The U.S. Naval Institute on Naval Command
Edited by Thomas J. Cutler
Naval Institute Press, Annapolis, Maryland, 2015, 194 pages
Book Review published on: January 6, 2017
With the vast number of books on leadership, readers could wonder what subject a new book could cover that others have not discussed. Thomas Cutler succeeds by looking at a related but entirely different topic—command. Cutler, the director of professional publishing at the U.S. Naval Institute, is the author of numerous articles and books, including several editions of the Blue Jackets Manual. In The U.S. Naval Institute on Naval Command, he tackles the complex but often neglected subject of command through an anthology of articles selected from different periods, each providing a unique perspective on command.

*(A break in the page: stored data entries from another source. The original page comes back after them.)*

From an optimization exercise on the open Yosys and OpenROAD flow, aimed at small area, a short achievable clock period and few clock cycles per item; shortcuts taken in it are not production practice.
Where RTL was checked, it was by simulation tests only, not by an equivalence proof against the original.
No activity file was given, so power comes from the tool's default toggle rates.

==> inputs of fjord <==
// j1587_msgdec
module j1587_msgdec (
    input  wire         clk,
    input  wire         rst,
    input  wire         start,
    input  wire [255:0] frame,
    input  wire [5:0]   frame_len,
    output reg          done,
    output reg  [3:0]   err,
    output reg  [7:0]   mid,
    output reg  [3:0]   nparams,
    output reg  [80:0]  par_pid,    
    output reg  [44:0]  par_pos,    
    output reg  [44:0]  par_dlen    
);
clock: 7.0 ns
lec_check: 0
cap_margin: 20
core_margin: 2
core_utilization: 40
setup_slack_margin: 2.5
slew_margin: 20
standard.sh (not shown) runs the stock make flow with config.mk's settings and CLKGATE_MAP_FILE= SYNTH_SCRIPT=/design/flow/synth_recipe.tcl, a recipe that flattens the netlist after the stock synthesis.
==> flow/flow/run.sh <==
#!/bin/bash
# The standard layout, with plain buffers (buf_1) on the ports instead of
# the flow's default port buffer cell.
export BUFFER_PORTS_ARGS="-buffer_cell sky130_fd_sc_hd__buf_1"
bash standard.sh > standard.log 2>&1
==> inputs of cedar, as changes to fjord <==
--- a/flow/design.v
+++ b/flow/design.v
@@ -14,17 +14,16 @@
 );
     localparam [3:0] E_NONE      = 4'd0;
     localparam [3:0] E_INV_PID   = 4'd1;
     localparam [3:0] E_INV_LEN   = 4'd3;
     localparam [3:0] E_TOO_LONG  = 4'd6;
     localparam [3:0] E_TRUNC     = 4'd7;
     localparam [3:0] E_CHECKSUM  = 4'd8;
     integer i;
-    genvar g;
     reg       busy;          
     reg       wt;            
     reg       quick;         
     reg [4:0] cpos;          
     reg [6:0] dr;            
     reg [3:0] slot;          
     reg [1:0] perr;          
     reg       page2;         
@@ -34,34 +33,52 @@
     reg       csum_bad_q;
     reg [7:0] pid_r  [0:8];
     reg [4:0] pos_r  [0:8];
     reg [4:0] dlen_r [0:8];
     wire [7:0] b0 = frame[7:0];
     wire [7:0] b1 = frame[15:8];
     wire [7:0] b2 = frame[23:16];
     wire [7:0] b3 = frame[31:24];
-    wire [4:0]  len_hgt;     
-    wire [4:0]  len_heq;     
-    wire [7:0]  len_lgt;     
     wire [31:0] inlen;
-    generate
-        for (g = 0; g < 5; g = g + 1) begin : g_hi
-            assign len_hgt[g] = (frame_len[5:3] > g);
-            assign len_heq[g] = (frame_len[5:3] == g);
-        end
-        for (g = 0; g < 8; g = g + 1) begin : g_lo
-            assign len_lgt[g] = (frame_len[2:0] > g);
-        end
-        for (g = 0; g < 32; g = g + 1) begin : g_in
-            assign inlen[g] = len_hgt[g / 8] | (len_heq[g / 8] & len_lgt[g % 8]);
-        end
-    endgenerate
+    assign inlen[0] = (frame_len[5]) | (frame_len[4]) | (frame_len[3]) | (frame_len[2]) | (frame_len[1]) | (frame_len[0]);
+    assign inlen[1] = (frame_len[5]) | (frame_len[4]) | (frame_len[3]) | (frame_len[2]) | (frame_len[1]);
+    assign inlen[2] = (frame_len[5]) | (frame_len[4]) | (frame_len[3]) | (frame_len[2]) | (frame_len[1] & frame_len[0]);
+    assign inlen[3] = (frame_len[5]) | (frame_len[4]) | (frame_len[3]) | (frame_len[2]);
+    assign inlen[4] = (frame_len[5]) | (frame_len[4]) | (frame_len[3]) | (frame_len[2] & frame_len[1]) | (frame_len[2] & frame_len[0]);
+    assign inlen[5] = (frame_len[5]) | (frame_len[4]) | (frame_len[3]) | (frame_len[2] & frame_len[1]);
+    assign inlen[6] = (frame_len[5]) | (frame_len[4]) | (frame_len[3]) | (frame_len[2] & frame_len[1] & frame_len[0]);
+    assign inlen[7] = (frame_len[5]) | (frame_len[4]) | (frame_len[3]);
+    assign inlen[8] = (frame_len[5]) | (frame_len[4]) | (frame_len[3] & frame_len[2]) | (frame_len[3] & frame_len[1]) | (frame_len[3] & frame_len[0]);
+    assign inlen[9] = (frame_len[5]) | (frame_len[4]) | (frame_len[3] & frame_len[2]) | (frame_len[3] & frame_len[1]);
+    assign inlen[10] = (frame_len[5]) | (frame_len[4]) | (frame_len[3] & frame_len[2]) | (frame_len[3] & frame_len[1] & frame_len[0]);
+    assign inlen[11] = (frame_len[5]) | (frame_len[4]) | (frame_len[3] & frame_len[2]);
+    assign inlen[12] = (frame_len[5]) | (frame_len[4]) | (frame_len[3] & frame_len[2] & frame_len[1]) | (frame_len[3] & frame_len[2] & frame_len[0]);
+    assign inlen[13] = (frame_len[5]) | (frame_len[4]) | (frame_len[3] & frame_len[2] & frame_len[1]);
+    assign inlen[14] = (frame_len[5]) | (frame_len[4]) | (frame_len[3] & frame_len[2] & frame_len[1] & frame_len[0]);
+    assign inlen[15] = (frame_len[5]) | (frame_len[4]);
+    assign inlen[16] = (frame_len[5]) | (frame_len[4] & frame_len[3]) | (frame_len[4] & frame_len[2]) | (frame_len[4] & frame_len[1]) | (frame_len[4] & frame_len[0]);
+    assign inlen[17] = (frame_len[5]) | (frame_len[4] & frame_len[3]) | (frame_len[4] & frame_len[2]) | (frame_len[4] & frame_len[1]);
+    assign inlen[18] = (frame_len[5]) | (frame_len[4] & frame_len[3]) | (frame_len[4] & frame_len[2]) | (frame_len[4] & frame_len[1] & frame_len[0]);
+    assign inlen[19] = (frame_len[5]) | (frame_len[4] & frame_len[3]) | (frame_len[4] & frame_len[2]);
+    assign inlen[20] = (frame_len[5]) | (frame_len[4] & frame_len[3]) | (frame_len[4] & frame_len[2] & frame_len[1]) | (frame_len[4] & frame_len[2] & frame_len[0]);
+    assign inlen[21] = (frame_len[5]) | (frame_len[4] & frame_len[3]) | (frame_len[4] & frame_len[2] & frame_len[1]);
+    assign inlen[22] = (frame_len[5]) | (frame_len[4] & frame_len[3]) | (frame_len[4] & frame_len[2] & frame_len[1] & frame_len[0]);
+    assign inlen[23] = (frame_len[5]) | (frame_len[4] & frame_len[3]);
+    assign inlen[24] = (frame_len[5]) | (frame_len[4] & frame_len[3] & frame_len[2]) | (frame_len[4] & frame_len[3] & frame_len[1]) | (frame_len[4] & frame_len[3] & frame_len[0]);
+    assign inlen[25] = (frame_len[5]) | (frame_len[4] & frame_len[3] & frame_len[2]) | (frame_len[4] & frame_len[3] & frame_len[1]);
+    assign inlen[26] = (frame_len[5]) | (frame_len[4] & frame_len[3] & frame_len[2]) | (frame_len[4] & frame_len[3] & frame_len[1] & frame_len[0]);
+    assign inlen[27] = (frame_len[5]) | (frame_len[4] & frame_len[3] & frame_len[2]);
+    assign inlen[28] = (frame_len[5]) | (frame_len[4] & frame_len[3] & frame_len[2] & frame_len[1]) | (frame_len[4] & frame_len[3] & frame_len[2] & frame_len[0]);
+    assign inlen[29] = (frame_len[5]) | (frame_len[4] & frame_len[3] & frame_len[2] & frame_len[1]);
+    assign inlen[30] = (frame_len[5]) | (frame_len[4] & frame_len[3] & frame_len[2] & frame_len[1] & frame_len[0]);
+    assign inlen[31] = (frame_len[5]);
     wire pg_in = inlen[2] && (b1 == 8'hFF);
     wire [255:0] fm;
+    genvar g;
     generate
         for (g = 0; g < 32; g = g + 1) begin : g_mask
             if (g < 4) begin : g_keep
                 assign fm[8*g +: 8] = frame[8*g +: 8];
             end else begin : g_cut
                 assign fm[8*g +: 8] = frame[8*g +: 8] & {8{inlen[g]}};
             end
         end
@@ -529,28 +546,18 @@
             end else begin
                 e  = dneg;
                 f  = 1'b1;
                 dl = d[4:0];
             end
             step = {e, c, f, dl, nx, dn};
         end
     endfunction
-    reg [6:0] lm4, lm5;
-    always @* begin
-        lm4 = 7'd0;
-        lm5 = 7'd0;
-        for (i = 0; i < 64; i = i + 1)
-            if (frame_len == i) begin
-                lm4 = i - 4;
-                lm5 = i - 5;
-            end
-    end
-    wire [20:0] st1 = step(5'd1, b1, b2, lm4);
-    wire [20:0] st2 = step(5'd2, b2, b3, lm5);
+    wire [20:0] st1 = step(5'd1, b1, b2, {1'b0, frame_len} - 7'd4);
+    wire [20:0] st2 = step(5'd2, b2, b3, {1'b0, frame_len} - 7'd5);
     wire [255:0] frame_l = {frame[255:32], {4{frame[31:24]}}};
     wire [255:0] frame_n = {8'h00, frame[255:40], {4{frame[39:32]}}};
     wire [7:0]  lm  = frame_l[{cpos, 3'b000} +: 8];
     wire [7:0]  nm  = frame_n[{cpos, 3'b000} +: 8];
     wire [20:0] stm = step(cpos, lm, nm, dr);
     wire [20:0] s  = start ? (pg_in ? st2 : st1) : stm;
     wire [7:0]  l  = start ? (pg_in ? b2 : b1) : lm;
     wire [3:0]  k  = start ? 4'd0 : slot;
Settings changed: SETUP_SLACK_MARGIN 2.5 to 3.5.
==> inputs of onyx, as changes to fjord <==
Settings changed: CORE_UTILIZATION 40 to 60, SETUP_SLACK_MARGIN 2.5 to 3.0.
==> summary of the runs <==
First-iteration DRC count: fjord < cedar < onyx.
The lowest clock-buffer cell count belongs to fjord, the highest to cedar.
The highest via count belongs to onyx, the lowest to fjord.
Of cedar and fjord, cedar has the higher final cell count (gap 5.2%, measured against fjord).
Routed wire length, lowest first: onyx, fjord, cedar.
Combinational power, highest first: cedar, onyx, fjord.
In clock power, cedar and fjord hardly differ.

Naval Command is part of the U.S. Naval Institute’s series of “wheel books.” Wheel books are an old naval tradition of having books that provide “supplemental information, pragmatic advice, and cogent analysis on topics important to all naval professionals.” Cutler’s wheel book succeeds admirably in this regard by providing commanders an easy resource of perspectives on the challenges of command. The articles selected in Naval Command are from the Naval Institute’s vast archives and provide ideas, hard-learned advice, and practical suggestions for any individual whether serving as a commander or as a member of a staff.
Defining leadership as “leading individuals” and command as “leading leaders,” the stories and articles contained in Naval Command focus on the particular burdens and responsibilities of command at sea. Although Navy culture may be different, the lessons and advice provided are universal in their applicability, and readers from any service will immediately recognize the utility to their own situations.

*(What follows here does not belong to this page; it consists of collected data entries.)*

Context: an optimization exercise on an open-source flow, tuned for small area, a short achievable clock period and few clock cycles. The choices shown serve that exercise and are no tape-out recipe. The RTL was checked by simulation tests, not by an equivalence proof against the original design. No activity file was given, so power comes from the tool's default toggle rates.

== run a ==
Design rle_line_enc, start of the top module:
module rle_line_enc (
    input  wire        clk,
    input  wire        rst,
    input  wire        cfg_valid,
    output wire        cfg_ready,
    input  wire [15:0] cfg_width,     
    input  wire        cfg_b16,       
    input  wire        s_valid,
    output wire        s_ready,
    input  wire [15:0] s_data,
    output wire        m_valid,
    input  wire        m_ready,
    output wire [15:0] m_data,
    output wire        m_last,
    output wire [17:0] m_len
);
Settings: LEC_CHECK=0, CAP_MARGIN=20, CORE_MARGIN=2, CORE_UTILIZATION=45, CTS_CLUSTER_DIAMETER=100, CTS_CLUSTER_SIZE=30, PLACE_DENSITY=0.65, SLEW_MARGIN=20; clock period 11.0 ns.
standard.sh (not shown) runs the stock make flow with config.mk's settings and CLKGATE_MAP_FILE= SYNTH_SCRIPT=/design/flow/synth_recipe.tcl, a recipe that flattens the netlist after the stock synthesis.
==> flow/flow/run.sh <==
#!/bin/bash
# The standard layout (standard synthesis, floorplan, placement, CTS, routing),
# with the resizer's setup repair aiming for extra slack beyond the clock period.
# make's full output goes to flow_make.log; each ORFS step keeps its own log
# under orfs/logs/.
set -euo pipefail
bash standard.sh SETUP_SLACK_MARGIN=7.8 finish > flow_make.log 2>&1
Testbench counts of run a, summed over its fixed seeds: cycles 73,519.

The articles span many decades and offer insights that will be of interest to a wide audience. Whether shedding light on the balance between authority and responsibility, the different challenges facing wartime and peacetime commanders, or reflecting on the command decisions made during the pivotal battles of the Pacific war, each article’s author provides a wealth of advice and lessons learned to military personnel at any level. These lessons are timeless. For example, in Cdr. Robert E. Mumford’s article “Get Off My Back, Sir,” the author addresses the perceived encroachment of micromanagement in the Navy. Although written in 1977, his concerns and suggestions will resonate and be valuable to commanders today.

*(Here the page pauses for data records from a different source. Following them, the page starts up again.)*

Source: an optimization exercise on an open RTL-to-GDS flow (aim: small area, a short achievable clock period and few clock cycles per item). Production flows keep margins and buffers that such runs may drop. In this exercise RTL edits were held to simulation tests only and were not proved equivalent to the original. Power figures rest on the tool's default switching activity, not on a simulated workload.

$ cat design/flow/flow/run.sh
#!/bin/bash
# Layout flow: the standard ORFS flow (standard.sh: unchanged synthesis
# and steps) at the design's clock period and constraints, with three
# settings changed on the make command line:
#  - SETUP_SLACK_MARGIN: ORFS's timing repair aims for this setup slack
#    instead of 0, so the layout reaches a shorter period than the clock's;
#  - BUFFER_PORTS_ARGS: the port buffers are buf_1 cells (resized by the
#    repair where timing needs it) instead of the resizer's default pick;
#  - CTS_ARGS: ORFS's default clock tree options, without dummy loads.
# The make output goes to orfs_make.log; each ORFS step also writes its own
# log under orfs/logs.
set -euo pipefail
bash standard.sh \
  SETUP_SLACK_MARGIN=10.25 \
  "BUFFER_PORTS_ARGS=-buffer_cell sky130_fd_sc_hd__buf_1" \
  "CTS_ARGS=-sink_clustering_enable -repair_clock_nets -dont_use_dummy_load" \
  finish > orfs_make.log 2>&1
$ cat design/flow/config.mk
export PLATFORM = sky130hd
export DESIGN_NAME = fcodec
export DESIGN_NICKNAME = fcodec
export VERILOG_FILES = /design/flow/design.v
export SDC_FILE = /design/flow/constraint.sdc
export NUM_CORES = 4
export LEC_CHECK = 0
export ABC_AREA = 1
export CAP_MARGIN = 20
export CORE_MARGIN = 2
export CORE_UTILIZATION = 55
export SLEW_MARGIN = 20
$ cat design/flow/standard.sh
#!/bin/bash
# synth_recipe.tcl (not shown) runs the flow's synth.tcl, then flattens the netlist and writes it again
# the make line also repeats each setting of config.mk as NAME=value (left out here)
make -C /OpenROAD-flow-scripts/flow DESIGN_CONFIG=/design/flow/config.mk WORK_HOME=/design/flow/orfs CLKGATE_MAP_FILE= SYNTH_SCRIPT=/design/flow/synth_recipe.tcl "${@:-finish}"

The author wanted this book to be useful, and he succeeds in this goal. Although each contributor has a unique writing style, the articles in the book are very readable. Since each chapter is a separate article, readers will find they can read and reflect on the advice in a short time each day. I highly recommend the book to all leaders, especially those going into command, for its thought-provoking lessons and practical advice.